見出し画像

子供に教えてあげたい言葉が大人を育てる

「子供が6歳になるまでに教えてあげたい11の言葉」という興味深い記事を読みました。日本語の言い回しにはあまり馴染みのない言葉もあり、子供だけでなく大人もこれらの言い回しが出来ると、お互いの考えや個性を尊重でき「随分と自分らしくいられるだろうな」と、学べることが沢山ありました。

ジョアンナ・シュローダーは、ライターをしながら共働きで家族を守る母親です。ある日、彼女は息子のアートキャンプに行きました。すると、ある少年が周りの子供達のやることに付いて行けず、参加する事すらしようとしなくなっていることに気がつきました。ジョアンナはその子の肩に手を置き、先生の言うことに集中するようにいいました。しかし、彼はジョアンナを無視し、教室をキョロキョロ見回してから、頭を下げてうつむき、もはや何もトライしようとしなくなりました。

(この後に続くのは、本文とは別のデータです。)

<file path="config.mk">
export PLATFORM = sky130hd
export DESIGN_NAME = alu_mp_ctrl_flat
export DESIGN_NICKNAME = d
export VERILOG_FILES = /design/src/rtl/alu_mp_ctrl_if.sv /design/src/rtl/alu_mp_ctrl.sv /design/src/flat_wrapper.sv
export SDC_FILE = /design/constraint.sdc
export NUM_CORES = 1
export LEC_CHECK = 0
export CORE_ASPECT_RATIO = 1.1
export CORE_MARGIN = 2
export CORE_UTILIZATION = 50
export CTS_CLUSTER_DIAMETER = 40
export DETAILED_ROUTE_END_ITERATION = 16
export GPL_ROUTABILITY_DRIVEN = 1
export HOLD_SLACK_MARGIN = 0.1
export PLACE_DENSITY = 0.76
export SETUP_SLACK_MARGIN = 0.5
export SYNTH_ARGS = -nofsm -noshare
export SYNTH_HDL_FRONTEND = slang
export SYNTH_SLANG_ARGS = --single-unit
</file>
<file path="constraint.sdc">
create_clock -name clk -period 5.1 [get_ports clk]
set_clock_uncertainty 0.2 [all_clocks]
set_input_delay 1.53 -clock clk [delete_from_list [all_inputs] [get_ports clk]]
set_output_delay 1.53 -clock clk [all_outputs]
set_load 0.01 [all_outputs]
</file>
`src/rtl/gpu_instr_pkg.sv`:
```
// gpu_instr_pkg: shared constants and the instruction word-pair type for the
// GPU instruction intake path.
//   GPU_DATA_W     - width of one instruction word (A or B)
//   GPU_FIFO_DEPTH - default intake FIFO depth
//   gpu_instr_t    - packed {a, b} instruction pair
package gpu_instr_pkg;

  localparam int GPU_DATA_W     = 32;
  localparam int GPU_FIFO_DEPTH = 16;

  typedef struct packed {
    logic [GPU_DATA_W-1:0] a;
    logic [GPU_DATA_W-1:0] b;
  } gpu_instr_t;

endpackage

```
`src/rtl/gpu_instr_fifo.sv`:
```
// gpu_instr_fifo: generic synchronous show-ahead FIFO.
//   clk_i    - clock
//   rst_n_i  - synchronous active-low reset (pointers/count only, memory kept)
//   push_i   - write request; honoured when not full, or when full and a pop
//              happens in the same cycle
//   wdata_i  - write data
//   pop_i    - read request; ignored when empty
//   rdata_o  - head entry (mem[rd_ptr]), valid whenever empty_o is low
//   full_o   - count == DEPTH
//   empty_o  - count == 0
module gpu_instr_fifo #(
  parameter int DEPTH = 16,
  parameter int WIDTH = 64
) (
  input  logic             clk_i,
  input  logic             rst_n_i,
  input  logic             push_i,
  input  logic [WIDTH-1:0] wdata_i,
  input  logic             pop_i,
  output logic [WIDTH-1:0] rdata_o,
  output logic             full_o,
  output logic             empty_o
);

  localparam int AW = $clog2(DEPTH);
  localparam int CW = AW + 1;

  logic [WIDTH-1:0] mem_q [DEPTH];
  logic [AW-1:0]    wr_ptr_q, wr_ptr_d;
  logic [AW-1:0]    rd_ptr_q, rd_ptr_d;
  logic [CW-1:0]    count_q,  count_d;
  logic             do_push, do_pop;

  assign full_o  = (count_q == CW'(DEPTH));
  assign empty_o = (count_q == '0);
  assign rdata_o = mem_q[rd_ptr_q];

  // When full, the slot being written is the one being popped this cycle,
  // so a simultaneous push is safe.
  assign do_pop  = pop_i & ~empty_o;
  assign do_push = push_i & (~full_o | do_pop);

  always_comb begin
    wr_ptr_d = wr_ptr_q;
    rd_ptr_d = rd_ptr_q;
    count_d  = count_q;
    // DEPTH is a power of two, so pointer overflow is the modulo wrap.
    if (do_push) wr_ptr_d = wr_ptr_q + AW'(1);
    if (do_pop)  rd_ptr_d = rd_ptr_q + AW'(1);
    case ({do_push, do_pop})
      2'b10:   count_d = count_q + CW'(1);
      2'b01:   count_d = count_q - CW'(1);
      default: count_d = count_q;
    endcase
  end

  always_ff @(posedge clk_i) begin
    if (!rst_n_i) begin
      wr_ptr_q <= '0;
      rd_ptr_q <= '0;
      count_q  <= '0;
    end else begin
      wr_ptr_q <= wr_ptr_d;
      rd_ptr_q <= rd_ptr_d;
      count_q  <= count_d;
    end
  end

  // Storage is never reset; contents behind count are don't-care.
  always_ff @(posedge clk_i) begin
    if (do_push) mem_q[wr_ptr_q] <= wdata_i;
  end

endmodule

```
`src/rtl/gpu_instr_intake.sv`:
```
// gpu_instr_intake: receives {data_a, data_b} instruction pairs on rising
// edges of the PIO strobe wrreg, buffers them in a show-ahead FIFO and hands
// them to the decoder over instr_valid/instr_ready.
//   clk_clk       - clock
//   reset_reset_n - synchronous active-low reset
//   data_a/data_b - instruction words, sampled on the wrreg rising edge cycle
//   wrreg         - write strobe (level; one request per rising edge)
//   wrfull        - FIFO full, software polls before writing
//   instr_a/b     - head entry
//   instr_valid   - head entry valid
//   instr_ready   - decoder accepts head entry
//   drop_cnt      - saturating dropped-write count; only when
//                   GPU_INSTR_DROP_CNT_EN is defined
module gpu_instr_intake
  import gpu_instr_pkg::*;
#(
  parameter int DEPTH  = GPU_FIFO_DEPTH,
  parameter int DATA_W = GPU_DATA_W
) (
  input  logic              clk_clk,
  input  logic              reset_reset_n,
  input  logic [DATA_W-1:0] data_a,
  input  logic [DATA_W-1:0] data_b,
  input  logic              wrreg,
  output logic              wrfull,
  output logic [DATA_W-1:0] instr_a,
  output logic [DATA_W-1:0] instr_b,
  output logic              instr_valid,
  input  logic              instr_ready
`ifdef GPU_INSTR_DROP_CNT_EN
  ,
  output logic [15:0]       drop_cnt
`endif
);

  logic              wrreg_q;
  logic              push_req, pop, accept;
  logic              empty;
  logic [2*DATA_W-1:0] rdata;

  // wrreg_q clears on reset, so a strobe already high at release counts
  // as a fresh edge.
  always_ff @(posedge clk_clk) begin
    if (!reset_reset_n) wrreg_q <= 1'b0;
    else                wrreg_q <= wrreg;
  end

  assign push_req = wrreg & ~wrreg_q;
  assign pop      = instr_valid & instr_ready;
  assign accept   = push_req & (~wrfull | pop);

  gpu_instr_fifo #(
    .DEPTH (DEPTH),
    .WIDTH (2*DATA_W)
  ) u_fifo (
    .clk_i   (clk_clk),
    .rst_n_i (reset_reset_n),
    .push_i  (accept),
    .wdata_i ({data_a, data_b}),
    .pop_i   (pop),
    .rdata_o (rdata),
    .full_o  (wrfull),
    .empty_o (empty)
  );

  assign instr_valid = ~empty;
  assign instr_a     = rdata[2*DATA_W-1:DATA_W];
  assign instr_b     = rdata[DATA_W-1:0];

`ifdef GPU_INSTR_DROP_CNT_EN
  logic [15:0] drop_q, drop_d;

  always_comb begin
    drop_d = drop_q;
    if (push_req && !accept && drop_q != 16'hFFFF) drop_d = drop_q + 16'd1;
  end

  always_ff @(posedge clk_clk) begin
    if (!reset_reset_n) drop_q <= '0;
    else                drop_q <= drop_d;
  end

  assign drop_cnt = drop_q;
`endif

endmodule

```
`src/rtl/sudoku_mask_decode.sv`:
```
// sudoku_mask_decode
//   Back end of the candidate-mask pipeline. Captures a 729-bit elimination
//   mask and streams it out as decoded cell digits, CELLS_PER_BEAT cells per
//   beat. Frame summary flags are presented together with the last beat.
//
//   Mask bit i: cell c = i/9 (c = x*9+y), value v = i%9; a set bit excludes
//   digit v+1 for that cell.
//   Cell digit: one clear bit at v -> v+1, none clear -> 4'hF, several -> 0.
//
// Ports
//   clk, rst_n        clock (rising edge), asynchronous active-low reset
//   mask_valid/ready  input mask handshake (ready while idle)
//   mask_in           729-bit elimination mask, sampled only at accept
//   out_valid/ready   output beat handshake
//   out_cell          index of the first cell in the beat
//   out_digits        cell k of the beat at [4k+3:4k]
//   out_last          final beat of the frame
//   sum_solved        with out_last: every cell decodes to 1..9
//   sum_error         with out_last: at least one cell has all bits set
//   sum_unsolved_cnt  with out_last: number of cells with >=2 clear bits
//   abort             (only with SUDOKU_MASK_DEC_ABORT_EN) drops the frame
//
// Configuration
//   SUDOKU_MASK_DEC_ABORT_EN  adds the abort input; a frame in progress
//                             returns to idle without issuing out_last.

module sudoku_mask_decode #(
  parameter int unsigned CELLS_PER_BEAT = 1
) (
  input  logic                        clk,
  input  logic                        rst_n,
  input  logic                        mask_valid,
  output logic                        mask_ready,
  input  logic [728:0]                mask_in,
  output logic                        out_valid,
  input  logic                        out_ready,
  output logic [6:0]                  out_cell,
  output logic [4*CELLS_PER_BEAT-1:0] out_digits,
  output logic                        out_last,
  output logic                        sum_solved,
  output logic                        sum_error,
`ifdef SUDOKU_MASK_DEC_ABORT_EN
  input  logic                        abort,
`endif
  output logic [6:0]                  sum_unsolved_cnt
);

  localparam int unsigned BEATS  = 81 / CELLS_PER_BEAT;
  localparam int unsigned BEAT_W = 9 * CELLS_PER_BEAT;

  typedef enum logic {S_IDLE, S_STREAM} state_t;

  state_t                      r_state;
  logic [728:0]                r_mask;
  logic [6:0]                  r_beat;
  logic                        r_err;
  logic [6:0]                  r_ucnt;

  logic [4*CELLS_PER_BEAT-1:0] w_digits;
  logic                        w_beat_err;
  logic [6:0]                  w_beat_ucnt;
  logic                        w_last;
  logic                        w_err_tot;
  logic [6:0]                  w_ucnt_tot;

  function automatic logic [3:0] dec_cell(input logic [8:0] b);
    logic [3:0]  d;
    int unsigned n;
    d = '0;
    n = 0;
    for (int unsigned v = 0; v < 9; v++) begin
      if (!b[v]) begin
        n = n + 1;
        d = 4'(v + 1);
      end
    end
    if (n == 0)      dec_cell = 4'hF;
    else if (n == 1) dec_cell = d;
    else             dec_cell = 4'd0;
  endfunction

  // The mask register shifts down one beat per handshake, so the current
  // beat's cells always sit in the low bits and a finished frame leaves it 0.
  always_comb begin
    w_digits    = '0;
    w_beat_err  = 1'b0;
    w_beat_ucnt = '0;
    for (int unsigned k = 0; k < CELLS_PER_BEAT; k++) begin
      w_digits[4*k +: 4] = dec_cell(r_mask[9*k +: 9]);
      if (w_digits[4*k +: 4] == 4'hF) w_beat_err  = 1'b1;
      if (w_digits[4*k +: 4] == 4'd0) w_beat_ucnt = w_beat_ucnt + 7'd1;
    end
  end

  assign w_last     = (r_state == S_STREAM) && (r_beat == 7'(BEATS - 1));
  assign w_err_tot  = r_err | w_beat_err;
  assign w_ucnt_tot = r_ucnt + w_beat_ucnt;

  assign mask_ready       = (r_state == S_IDLE);
  assign out_valid        = (r_state == S_STREAM);
  assign out_cell         = 7'(r_beat * CELLS_PER_BEAT);
  assign out_digits       = w_digits;
  assign out_last         = w_last;
  assign sum_error        = w_last & w_err_tot;
  assign sum_unsolved_cnt = w_last ? w_ucnt_tot : '0;
  assign sum_solved       = w_last & !w_err_tot & (w_ucnt_tot == '0);

  always_ff @(posedge clk or negedge rst_n) begin
    if (!rst_n) begin
      r_state <= S_IDLE;
      r_mask  <= '0;
      r_beat  <= '0;
      r_err   <= 1'b0;
      r_ucnt  <= '0;
    end else begin
      case (r_state)
        S_IDLE: begin
          if (mask_valid) begin
            r_state <= S_STREAM;
            r_mask  <= mask_in;
            r_beat  <= '0;
            r_err   <= 1'b0;
            r_ucnt  <= '0;
          end
        end
        S_STREAM: begin
`ifdef SUDOKU_MASK_DEC_ABORT_EN
          if (abort) begin
            r_state <= S_IDLE;
            r_mask  <= '0;
            r_beat  <= '0;
            r_err   <= 1'b0;
            r_ucnt  <= '0;
          end else
`endif
          if (out_ready) begin
            r_mask <= r_mask >> BEAT_W;
            if (w_last) begin
              r_state <= S_IDLE;
              r_beat  <= '0;
              r_err   <= 1'b0;
              r_ucnt  <= '0;
            end else begin
              r_beat <= r_beat + 7'd1;
              r_err  <= w_err_tot;
              r_ucnt <= w_ucnt_tot;
            end
          end
        end
        default: r_state <= S_IDLE;
      endcase
    end
  end

endmodule
```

ジョアンナは彼の目の前に、膝をついて座り「どうして工作をしないの?」と聞くと、彼は泣き出しました。

「みんな僕よりかなり進んでる。もう出来ないよ。もう追いつけない。ダメだ。」

どういう事だったかというと、彼は工作を出来たはずだったのです。手順は簡単だし、工作に必要な物は全て彼の目の前に揃っている。しかも、彼はヘルプを求めることも出来たはずです。しかし彼は「嫌だ」と頭を横に振り、もう出来ない、と言いました。彼はとにかくもう出来ない、という状態だったのです。

「分かったわ!あなた、圧倒されているのね(overwhelmed)?」とジョアンナは彼に言いました。

すると彼は、初めて聞いた言葉に反応し、嬉しそうに「圧倒される(overwhelmed)ってなあに?」と聞き返しました。ジョアンナは「圧倒される」というのは「やる事が沢山ありすぎて、どこから手を付けたらいいか分からなくなってしまって、ちょっとフリーズしてしまう時に使う言葉よ」と説明してあげると、彼は目を輝かせて「そうなんだよ!」と、誰かが自分の気持ちを正確に理解してくれた事にエキサイトしていました。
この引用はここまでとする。